Lloyd Kaufman, the owner of Hell’s Kitchen–based Troma Entertainment and director of such low-budget adolescent-boy films as Tromeo and Juliet and Class of Nuke ’Em High—Takashi Miike meets South Park—has written a novel. It tells the story of Toxie, an abused janitor from Tromaville, New Jersey, who’s transformed by a vat of toxic waste into a tutu-wearing, pustule-covered, evildoer-dismembering babe magnet who was the star of Kaufman’s 1985 cult hit, The Toxic Avenger (and three sequels). Kaufman spoke to Brian Kennedy.

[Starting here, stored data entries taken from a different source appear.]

**src/rtl/crsr_mem_arb_if.sv**
```systemverilog
// Bundle of the cursor, host and RAM-side signals around the cursor image RAM arbiter.
// The slave modport is the arbiter's view; the master modport is its surroundings.
interface crsr_mem_arb_if;
    logic        crsr_req;
    logic [7:0]  crsr_addr;
    logic        crsr_flush;
    logic [31:0] crsr_data;
    logic        crsr_hit;
    logic        crsr_stall;

    logic        host_req;
    logic        host_we;
    logic [7:0]  host_addr;
    logic [31:0] host_wdata;
    logic        host_ack;
    logic [31:0] host_rdata;

    logic        ram_en;
    logic        ram_we;
    logic [7:0]  ram_addr;
    logic [31:0] ram_wdata;
    logic [31:0] ram_rdata;

    modport slave (
        input  crsr_req, crsr_addr, crsr_flush,
        output crsr_data, crsr_hit, crsr_stall,
        input  host_req, host_we, host_addr, host_wdata,
        output host_ack, host_rdata,
        output ram_en, ram_we, ram_addr, ram_wdata,
        input  ram_rdata
    );

    modport master (
        output crsr_req, crsr_addr, crsr_flush,
        input  crsr_data, crsr_hit, crsr_stall,
        output host_req, host_we, host_addr, host_wdata,
        input  host_ack, host_rdata,
        input  ram_en, ram_we, ram_addr, ram_wdata,
        output ram_rdata
    );
endinterface

```
**src/rtl/crsr_mem_arb.sv**
```systemverilog
// Cursor image RAM arbiter with a one-word cursor cache. Cursor misses take priority;
// a saturating wait counter forces a host grant after MAXWAIT denials.
module crsr_mem_arb #(
    parameter int unsigned MAXWAIT = 8
) (
    input logic           clk,
    input logic           reset,
    crsr_mem_arb_if.slave bus
);
    localparam int unsigned     CntW   = $clog2(MAXWAIT + 1);
    localparam logic [CntW-1:0] MaxCnt = CntW'(MAXWAIT);

    typedef enum logic [2:0] {StIdle, StCfill, StHwack, StHrdata, StHrack} state_e;

    state_e          state_q;
    logic            tag_valid_q;
    logic [7:0]      tag_q;
    logic [7:0]      fill_addr_q;
    logic [31:0]     word_q;
    logic [31:0]     host_rdata_q;
    logic            host_ack_q;
    logic [CntW-1:0] wait_cnt_q;

    logic hit;
    logic cmiss;
    logic host_force;
    logic host_win;
    logic crsr_win;

    assign hit        = bus.crsr_req & tag_valid_q & (tag_q == bus.crsr_addr);
    assign cmiss      = bus.crsr_req & ~hit;
    assign host_force = bus.host_req & (wait_cnt_q == MaxCnt);
    assign host_win   = (state_q == StIdle) & bus.host_req & (host_force | ~cmiss);
    assign crsr_win   = (state_q == StIdle) & cmiss & ~host_force;

    assign bus.crsr_hit   = hit;
    assign bus.crsr_stall = cmiss;
    assign bus.crsr_data  = word_q;
    assign bus.host_ack   = host_ack_q;
    assign bus.host_rdata = host_rdata_q;

    // The RAM port is only ever driven from IDLE, in the cycle of the grant.
    assign bus.ram_en    = ~reset & (host_win | crsr_win);
    assign bus.ram_we    = ~reset & host_win & bus.host_we;
    assign bus.ram_addr  = host_win ? bus.host_addr : bus.crsr_addr;
    assign bus.ram_wdata = bus.host_wdata;

    always_ff @(posedge clk) begin
        if (reset) begin
            state_q      <= StIdle;
            tag_valid_q  <= 1'b0;
            tag_q        <= '0;
            fill_addr_q  <= '0;
            word_q       <= '0;
            host_rdata_q <= '0;
            host_ack_q   <= 1'b0;
            wait_cnt_q   <= '0;
        end else begin
            host_ack_q <= 1'b0;
            unique case (state_q)
                StIdle: begin
                    if (host_win) begin
                        wait_cnt_q <= '0;
                        if (bus.host_we) begin
                            state_q    <= StHwack;
                            host_ack_q <= 1'b1;
                            // Keep the cached word coherent with the RAM write.
                            if (tag_valid_q && (tag_q == bus.host_addr)) begin
                                word_q <= bus.host_wdata;
                            end
                        end else begin
                            state_q <= StHrdata;
                        end
                    end else if (crsr_win) begin
                        state_q     <= StCfill;
                        fill_addr_q <= bus.crsr_addr;
                        if (bus.host_req && (wait_cnt_q != MaxCnt)) begin
                            wait_cnt_q <= wait_cnt_q + CntW'(1);
                        end
                    end
                end
                StCfill: begin
                    state_q <= StIdle;
                    if (!bus.crsr_flush) begin
                        word_q      <= bus.ram_rdata;
                        tag_q       <= fill_addr_q;
                        tag_valid_q <= 1'b1;
                    end
                end
                StHwack: state_q <= StIdle;
                StHrdata: begin
                    state_q      <= StHrack;
                    host_rdata_q <= bus.ram_rdata;
                    host_ack_q   <= 1'b1;
                end
                StHrack: state_q <= StIdle;
                default: state_q <= StIdle;
            endcase
            if (bus.crsr_flush) begin
                tag_valid_q <= 1'b0;
            end
        end
    end
endmodule

```
**src/flat_wrapper.sv**
```systemverilog
// flat-port wrapper written by rule: the top's interface ports become plain ports
module crsr_mem_arb_flat 
#(
    parameter int unsigned MAXWAIT = 8
)
  (clk, reset, bus_crsr_req, bus_crsr_addr, bus_crsr_flush, bus_crsr_data, bus_crsr_hit, bus_crsr_stall, bus_host_req, bus_host_we, bus_host_addr, bus_host_wdata, bus_host_ack, bus_host_rdata, bus_ram_en, bus_ram_we, bus_ram_addr, bus_ram_wdata, bus_ram_rdata);
  crsr_mem_arb_if bus_i ();
  input logic clk;
  input logic reset;
  input wire logic [$bits(bus_i.crsr_req)-1:0] bus_crsr_req;
  input wire logic [$bits(bus_i.crsr_addr)-1:0] bus_crsr_addr;
  input wire logic [$bits(bus_i.crsr_flush)-1:0] bus_crsr_flush;
  output wire logic [$bits(bus_i.crsr_data)-1:0] bus_crsr_data;
  output wire logic [$bits(bus_i.crsr_hit)-1:0] bus_crsr_hit;
  output wire logic [$bits(bus_i.crsr_stall)-1:0] bus_crsr_stall;
  input wire logic [$bits(bus_i.host_req)-1:0] bus_host_req;
  input wire logic [$bits(bus_i.host_we)-1:0] bus_host_we;
  input wire logic [$bits(bus_i.host_addr)-1:0] bus_host_addr;
  input wire logic [$bits(bus_i.host_wdata)-1:0] bus_host_wdata;
  output wire logic [$bits(bus_i.host_ack)-1:0] bus_host_ack;
  output wire logic [$bits(bus_i.host_rdata)-1:0] bus_host_rdata;
  output wire logic [$bits(bus_i.ram_en)-1:0] bus_ram_en;
  output wire logic [$bits(bus_i.ram_we)-1:0] bus_ram_we;
  output wire logic [$bits(bus_i.ram_addr)-1:0] bus_ram_addr;
  output wire logic [$bits(bus_i.ram_wdata)-1:0] bus_ram_wdata;
  input wire logic [$bits(bus_i.ram_rdata)-1:0] bus_ram_rdata;
  assign bus_i.crsr_req = bus_crsr_req;
  assign bus_i.crsr_addr = bus_crsr_addr;
  assign bus_i.crsr_flush = bus_crsr_flush;
  assign bus_crsr_data = bus_i.crsr_data;
  assign bus_crsr_hit = bus_i.crsr_hit;
  assign bus_crsr_stall = bus_i.crsr_stall;
  assign bus_i.host_req = bus_host_req;
  assign bus_i.host_we = bus_host_we;
  assign bus_i.host_addr = bus_host_addr;
  assign bus_i.host_wdata = bus_host_wdata;
  assign bus_host_ack = bus_i.host_ack;
  assign bus_host_rdata = bus_i.host_rdata;
  assign bus_ram_en = bus_i.ram_en;
  assign bus_ram_we = bus_i.ram_we;
  assign bus_ram_addr = bus_i.ram_addr;
  assign bus_ram_wdata = bus_i.ram_wdata;
  assign bus_i.ram_rdata = bus_ram_rdata;
  crsr_mem_arb #(.MAXWAIT(MAXWAIT)) u_core (.clk(clk), .reset(reset), .bus(bus_i));
endmodule
```
## src/rtl/fetch_sequencer_pkg.sv

```systemverilog
// fetch_sequencer_pkg
//   Types and constants shared by the fetch sequencer and the control decoder.
//   state_t : sequencer FSM states
//   stage_t : 2-bit stage code driven to the control decoder
//   HALT_OP : opcode that ends the program
package fetch_sequencer_pkg;

    typedef enum logic [2:0] {
        ST_IDLE,
        ST_FETCH,
        ST_EXEC,
        ST_UPDATE,
        ST_HALT
    } state_t;

    typedef enum logic [1:0] {
        STG_FETCH  = 2'b00,
        STG_EXEC   = 2'b01,
        STG_UPDATE = 2'b10
    } stage_t;

    localparam logic [4:0] HALT_OP = 5'b11111;

endpackage

```

## src/rtl/fetch_sequencer_return_stack.sv

```systemverilog
// return_stack
//   Return-address stack for the fetch sequencer.
//   Optional feature macro: FETCH_STACK_ERR_EN
//     defined   : sp has one extra bit; pushes when full and pops when empty
//                 are dropped, and full/empty are exported for error flagging.
//     undefined : sp wraps modulo DEPTH (overflow overwrites the oldest entry).
//   Ports:
//     clk, reset : clock, async active-high reset (clears sp only)
//     push, pop  : one-cycle requests (never both at once)
//     din        : address pushed
//     dout       : current top entry, stack[sp-1]
//     full/empty : only with FETCH_STACK_ERR_EN
module return_stack #(
    parameter int PCW   = 10,
    parameter int DEPTH = 4
) (
    input  logic           clk,
    input  logic           reset,
    input  logic           push,
    input  logic           pop,
    input  logic [PCW-1:0] din,
    output logic [PCW-1:0] dout
`ifdef FETCH_STACK_ERR_EN
    ,
    output logic           full,
    output logic           empty
`endif
);

    localparam int AW = (DEPTH > 1) ? $clog2(DEPTH) : 1;
`ifdef FETCH_STACK_ERR_EN
    localparam int SPW = AW + 1;
`else
    localparam int SPW = AW;
`endif

    logic [SPW-1:0] sp;
    logic [PCW-1:0] mem [DEPTH];
    logic [AW-1:0]  wr_idx;
    logic [AW-1:0]  rd_idx;
    logic           do_push;
    logic           do_pop;

    assign wr_idx = sp[AW-1:0];
    // Low sp bits minus one wraps, so an empty pop reads the last slot.
    assign rd_idx = sp[AW-1:0] - AW'(1);
    assign dout   = mem[rd_idx];

`ifdef FETCH_STACK_ERR_EN
    assign full    = (sp == SPW'(DEPTH));
    assign empty   = (sp == '0);
    assign do_push = push && !full;
    assign do_pop  = pop && !empty;
`else
    assign do_push = push;
    assign do_pop  = pop;
`endif

    always_ff @(posedge clk or posedge reset) begin
        if (reset) begin
            sp <= '0;
        end else if (do_push) begin
            sp <= sp + SPW'(1);
        end else if (do_pop) begin
            sp <= sp - SPW'(1);
        end
    end

    // Storage is intentionally not reset.
    always_ff @(posedge clk) begin
        if (do_push) begin
            mem[wr_idx] <= din;
        end
    end

endmodule

```

## src/rtl/fetch_sequencer.sv

```systemverilog
// fetch_sequencer
//   Multi-cycle front end: fetches one instruction per FETCH/EXEC/UPDATE pass,
//   latches it for the control decoder and computes the next PC from the
//   decoder's jump/call/ret outputs using a return-address stack.
//   Optional feature macro: FETCH_STACK_ERR_EN (adds sticky stack_err output
//   and saturating stack boundaries).
//   Ports:
//     clk, reset      : clock, async active-high reset
//     start           : pulse in IDLE begins execution from PC 0
//     instr_in        : ROM data at address pc
//     jump/call/ret   : decoder outputs, sampled in UPDATE only
//     branch_taken    : condition result for conditional jumps
//     target          : jump/call destination
//     pc              : ROM address
//     opcode, operand : latched instruction fields
//     stage           : 00 fetch, 01 execute, 10 PC update
//     done            : program halted
//     stack_err       : only with FETCH_STACK_ERR_EN
module fetch_sequencer #(
    parameter int         PCW     = 10,
    parameter int         IW      = 9,
    parameter int         DEPTH   = 4,
    parameter logic [4:0] HALT_OP = fetch_sequencer_pkg::HALT_OP
) (
    input  logic          clk,
    input  logic          reset,
    input  logic          start,
    input  logic [IW-1:0] instr_in,
    input  logic          jump,
    input  logic          call,
    input  logic          ret,
    input  logic          branch_taken,
    input  logic [PCW-1:0] target,
    output logic [PCW-1:0] pc,
    output logic [4:0]    opcode,
    output logic [IW-6:0] operand,
    output logic [1:0]    stage,
    output logic          done
`ifdef FETCH_STACK_ERR_EN
    ,
    output logic          stack_err
`endif
);

    import fetch_sequencer_pkg::*;

    state_t         state;
    state_t         state_nxt;
    logic [IW-1:0]  ir;
    logic [PCW-1:0] pc_inc;
    logic [PCW-1:0] pc_nxt;
    logic [PCW-1:0] ret_addr;
    logic           in_update;
    logic           do_push;
    logic           do_pop;
`ifdef FETCH_STACK_ERR_EN
    logic           stk_full;
    logic           stk_empty;
`endif

    assign opcode  = ir[IW-1:IW-5];
    assign operand = ir[IW-6:0];

    // State register
    always_ff @(posedge clk or posedge reset) begin
        if (reset) begin
            state <= ST_IDLE;
        end else begin
            state <= state_nxt;
        end
    end

    // Next-state logic
    always_comb begin
        state_nxt = state;
        unique case (state)
            ST_IDLE:   if (start) state_nxt = ST_FETCH;
            ST_FETCH:  state_nxt = (instr_in[IW-1:IW-5] == HALT_OP) ? ST_HALT : ST_EXEC;
            ST_EXEC:   state_nxt = ST_UPDATE;
            ST_UPDATE: state_nxt = ST_FETCH;
            ST_HALT:   state_nxt = ST_HALT;
            default:   state_nxt = ST_IDLE;
        endcase
    end

    // Outputs
    always_comb begin
        stage = STG_FETCH;
        done  = 1'b0;
        unique case (state)
            ST_EXEC:   stage = STG_EXEC;
            ST_UPDATE: stage = STG_UPDATE;
            ST_HALT:   done  = 1'b1;
            default:   ;
        endcase
    end

    assign in_update = (state == ST_UPDATE);
    assign pc_inc    = pc + PCW'(1);
    // ret outranks call, so a simultaneous call must not push.
    assign do_pop    = in_update && ret;
    assign do_push   = in_update && !ret && call;

    always_comb begin
        pc_nxt = pc_inc;
        if (ret) begin
`ifdef FETCH_STACK_ERR_EN
            if (!stk_empty) pc_nxt = ret_addr;
`else
            pc_nxt = ret_addr;
`endif
        end else if (call || (jump && branch_taken)) begin
            pc_nxt = target;
        end
    end

    always_ff @(posedge clk or posedge reset) begin
        if (reset) begin
            pc <= '0;
            ir <= '0;
        end else begin
            if (state == ST_FETCH) ir <= instr_in;
            if (in_update)         pc <= pc_nxt;
        end
    end

`ifdef FETCH_STACK_ERR_EN
    always_ff @(posedge clk or posedge reset) begin
        if (reset) begin
            stack_err <= 1'b0;
        end else if ((do_pop && stk_empty) || (do_push && stk_full)) begin
            stack_err <= 1'b1;
        end
    end
`endif

    return_stack #(
        .PCW   (PCW),
        .DEPTH (DEPTH)
    ) u_return_stack (
        .clk   (clk),
        .reset (reset),
        .push  (do_push),
        .pop   (do_pop),
        .din   (pc_inc),
        .dout  (ret_addr)
`ifdef FETCH_STACK_ERR_EN
        ,
        .full  (stk_full),
        .empty (stk_empty)
`endif
    );

endmodule

```
### config.mk
export PLATFORM = sky130hd
export DESIGN_NAME = word_byte_sequencer
export DESIGN_NICKNAME = d
export VERILOG_FILES = /design/src/rtl/word_byte_sequencer.sv
export SDC_FILE = /design/constraint.sdc
export NUM_CORES = 1
export LEC_CHECK = 0
export ABC_AREA = 1
export CAP_MARGIN = 20
export CORE_MARGIN = 2
export CORE_UTILIZATION = 30
export CTS_CLUSTER_SIZE = 28
export DETAILED_ROUTE_END_ITERATION = 7
export HOLD_SLACK_MARGIN = 0.02
export PLACE_DENSITY_LB_ADDON = 0.3
export REMOVE_ABC_BUFFERS = 1
export SETUP_SLACK_MARGIN = 0.02
export SLEW_MARGIN = 20
export SYNTH_ARGS = -nofsm -noshare
export SYNTH_HDL_FRONTEND = slang
export SYNTH_SLANG_ARGS = --single-unit
export TNS_END_PERCENT = 20
### constraint.sdc
create_clock -name clk -period 1.35 [get_ports clk]
set_input_delay 0.27 -clock clk [delete_from_list [all_inputs] [get_ports clk]]
set_output_delay 0.27 -clock clk [all_outputs]
set_load 0.03 [all_outputs]
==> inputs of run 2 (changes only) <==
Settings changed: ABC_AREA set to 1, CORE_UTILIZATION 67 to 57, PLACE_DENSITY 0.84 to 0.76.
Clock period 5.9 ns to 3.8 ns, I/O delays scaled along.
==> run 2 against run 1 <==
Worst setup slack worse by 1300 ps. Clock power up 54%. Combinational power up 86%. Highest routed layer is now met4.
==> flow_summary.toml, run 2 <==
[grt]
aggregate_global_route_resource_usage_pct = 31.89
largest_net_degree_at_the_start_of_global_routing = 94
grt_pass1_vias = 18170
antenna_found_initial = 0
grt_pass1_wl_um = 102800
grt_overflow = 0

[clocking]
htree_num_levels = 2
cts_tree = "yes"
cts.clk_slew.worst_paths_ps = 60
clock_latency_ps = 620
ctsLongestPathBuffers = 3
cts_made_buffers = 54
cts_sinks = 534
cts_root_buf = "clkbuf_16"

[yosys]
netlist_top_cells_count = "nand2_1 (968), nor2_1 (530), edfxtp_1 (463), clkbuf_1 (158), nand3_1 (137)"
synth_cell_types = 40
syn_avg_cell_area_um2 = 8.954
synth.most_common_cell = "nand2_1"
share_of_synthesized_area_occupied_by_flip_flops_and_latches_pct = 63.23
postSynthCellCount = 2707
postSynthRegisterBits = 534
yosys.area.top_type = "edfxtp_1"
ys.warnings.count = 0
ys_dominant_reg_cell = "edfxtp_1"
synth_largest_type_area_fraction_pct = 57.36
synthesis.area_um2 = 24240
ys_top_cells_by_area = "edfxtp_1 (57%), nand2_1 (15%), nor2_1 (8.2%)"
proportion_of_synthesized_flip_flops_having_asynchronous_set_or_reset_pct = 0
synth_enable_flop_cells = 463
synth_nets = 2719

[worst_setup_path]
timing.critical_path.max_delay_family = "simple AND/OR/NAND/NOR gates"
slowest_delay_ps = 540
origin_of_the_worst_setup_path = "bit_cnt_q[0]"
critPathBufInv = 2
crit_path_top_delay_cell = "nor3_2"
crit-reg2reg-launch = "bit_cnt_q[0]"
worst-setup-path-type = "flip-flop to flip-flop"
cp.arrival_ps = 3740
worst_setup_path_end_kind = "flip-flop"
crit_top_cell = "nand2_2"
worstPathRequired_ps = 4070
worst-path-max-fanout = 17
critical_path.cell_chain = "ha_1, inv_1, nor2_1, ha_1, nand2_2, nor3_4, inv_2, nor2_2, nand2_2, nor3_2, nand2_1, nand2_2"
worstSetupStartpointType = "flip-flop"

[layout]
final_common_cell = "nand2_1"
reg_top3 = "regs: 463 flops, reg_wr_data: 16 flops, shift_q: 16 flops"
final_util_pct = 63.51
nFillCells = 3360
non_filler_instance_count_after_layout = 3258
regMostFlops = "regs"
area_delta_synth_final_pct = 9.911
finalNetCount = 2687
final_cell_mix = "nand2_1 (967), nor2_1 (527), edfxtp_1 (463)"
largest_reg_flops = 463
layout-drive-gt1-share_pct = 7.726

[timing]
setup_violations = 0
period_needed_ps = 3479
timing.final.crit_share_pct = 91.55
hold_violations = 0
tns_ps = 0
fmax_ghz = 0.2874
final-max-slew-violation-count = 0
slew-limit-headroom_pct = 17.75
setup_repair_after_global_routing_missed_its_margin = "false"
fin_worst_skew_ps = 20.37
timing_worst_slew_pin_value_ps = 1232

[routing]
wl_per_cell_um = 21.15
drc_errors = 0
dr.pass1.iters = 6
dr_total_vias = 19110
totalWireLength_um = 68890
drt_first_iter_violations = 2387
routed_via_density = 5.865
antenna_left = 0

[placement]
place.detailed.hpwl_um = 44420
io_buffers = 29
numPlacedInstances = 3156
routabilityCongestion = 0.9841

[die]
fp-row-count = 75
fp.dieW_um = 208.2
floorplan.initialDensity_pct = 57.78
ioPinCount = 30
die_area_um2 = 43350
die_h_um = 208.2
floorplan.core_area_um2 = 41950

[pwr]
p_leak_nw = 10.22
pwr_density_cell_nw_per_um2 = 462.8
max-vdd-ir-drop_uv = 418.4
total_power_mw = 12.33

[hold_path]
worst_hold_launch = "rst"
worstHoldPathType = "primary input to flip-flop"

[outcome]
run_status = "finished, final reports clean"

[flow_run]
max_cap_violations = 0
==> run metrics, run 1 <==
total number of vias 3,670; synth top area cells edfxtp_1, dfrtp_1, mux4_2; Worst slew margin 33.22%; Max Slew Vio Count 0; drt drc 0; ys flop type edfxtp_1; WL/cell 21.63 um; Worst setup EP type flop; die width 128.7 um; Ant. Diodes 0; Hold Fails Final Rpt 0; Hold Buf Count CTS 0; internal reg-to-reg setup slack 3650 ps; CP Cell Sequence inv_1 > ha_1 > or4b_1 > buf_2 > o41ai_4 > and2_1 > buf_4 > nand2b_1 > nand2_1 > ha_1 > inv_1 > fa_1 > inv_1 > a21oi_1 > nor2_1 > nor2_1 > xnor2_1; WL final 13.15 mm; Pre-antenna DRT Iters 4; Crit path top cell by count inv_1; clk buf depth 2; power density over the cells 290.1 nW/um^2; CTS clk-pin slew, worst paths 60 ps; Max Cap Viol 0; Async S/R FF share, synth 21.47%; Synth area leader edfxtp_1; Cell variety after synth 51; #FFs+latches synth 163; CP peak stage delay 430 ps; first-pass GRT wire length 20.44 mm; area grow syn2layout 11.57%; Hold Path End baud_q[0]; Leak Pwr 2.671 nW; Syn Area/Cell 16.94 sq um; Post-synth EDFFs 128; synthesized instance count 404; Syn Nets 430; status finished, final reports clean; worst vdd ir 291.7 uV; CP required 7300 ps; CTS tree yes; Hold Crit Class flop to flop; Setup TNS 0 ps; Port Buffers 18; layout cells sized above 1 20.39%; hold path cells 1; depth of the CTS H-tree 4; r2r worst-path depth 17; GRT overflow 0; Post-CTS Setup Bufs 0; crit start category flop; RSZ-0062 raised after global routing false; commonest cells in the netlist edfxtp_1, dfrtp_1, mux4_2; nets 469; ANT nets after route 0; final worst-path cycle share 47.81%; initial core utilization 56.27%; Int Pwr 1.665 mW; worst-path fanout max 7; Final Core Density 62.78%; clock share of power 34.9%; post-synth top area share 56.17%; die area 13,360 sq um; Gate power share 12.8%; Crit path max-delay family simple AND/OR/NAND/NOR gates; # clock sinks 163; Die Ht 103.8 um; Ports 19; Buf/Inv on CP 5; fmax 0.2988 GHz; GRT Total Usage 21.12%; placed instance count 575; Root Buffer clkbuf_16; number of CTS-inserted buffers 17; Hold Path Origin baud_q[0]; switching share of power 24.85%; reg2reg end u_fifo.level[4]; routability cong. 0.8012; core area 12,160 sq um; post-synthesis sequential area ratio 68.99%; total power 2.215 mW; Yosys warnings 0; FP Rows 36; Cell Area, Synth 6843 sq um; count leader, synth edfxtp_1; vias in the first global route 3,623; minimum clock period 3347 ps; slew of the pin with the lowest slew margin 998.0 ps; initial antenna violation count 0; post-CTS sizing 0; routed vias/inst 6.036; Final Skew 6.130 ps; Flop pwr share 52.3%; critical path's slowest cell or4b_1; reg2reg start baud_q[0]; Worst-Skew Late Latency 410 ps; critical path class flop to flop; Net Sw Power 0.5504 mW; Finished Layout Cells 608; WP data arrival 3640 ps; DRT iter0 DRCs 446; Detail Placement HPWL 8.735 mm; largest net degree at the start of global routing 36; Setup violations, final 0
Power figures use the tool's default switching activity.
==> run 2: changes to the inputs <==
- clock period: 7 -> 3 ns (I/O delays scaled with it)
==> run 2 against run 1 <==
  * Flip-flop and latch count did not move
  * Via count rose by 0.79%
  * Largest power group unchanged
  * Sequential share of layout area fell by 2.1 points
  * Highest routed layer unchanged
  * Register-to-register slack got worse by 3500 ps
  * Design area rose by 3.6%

Why’d you write this book?
A lot of people think Tromaville exists! I do interviews at the Cannes Film Festival, and a lot of people actually think that we’re located in Tromaville. So I said, “Let’s write a full-blown novel.”
Where did you get the idea for Toxie?
Like all the films I’ve done, they come out of the newspapers. I would read about toxic-waste dumps ticking away like time bombs, and I would think, So here we are eating vitamins and vegetarian food, and meanwhile despoiling the planet. So that was kind of a theme that came up. I majored in Chinese studies at Yale, and Taoism was a big thing for me, the yin and the yang. And then Frankenstein. I always liked Frankenstein and always wanted the monster to live.
Do you have another novel in you?
Well, we’ve got a proposal out that nobody wants regarding [the upcoming zombie chicken film] Poultrygeist. My agent doesn’t even want it, so he won’t give it to anybody. We want to do kind of a Rashomon about Poultrygeist. It’ll tell the story, but it’ll also be a behind-the-scenes novel . . . Have you read The Poisonwood Bible? It’s marvelous, and it’s a wonderful novel told from four or five points of view. So it’d be kind of a Rashomoron.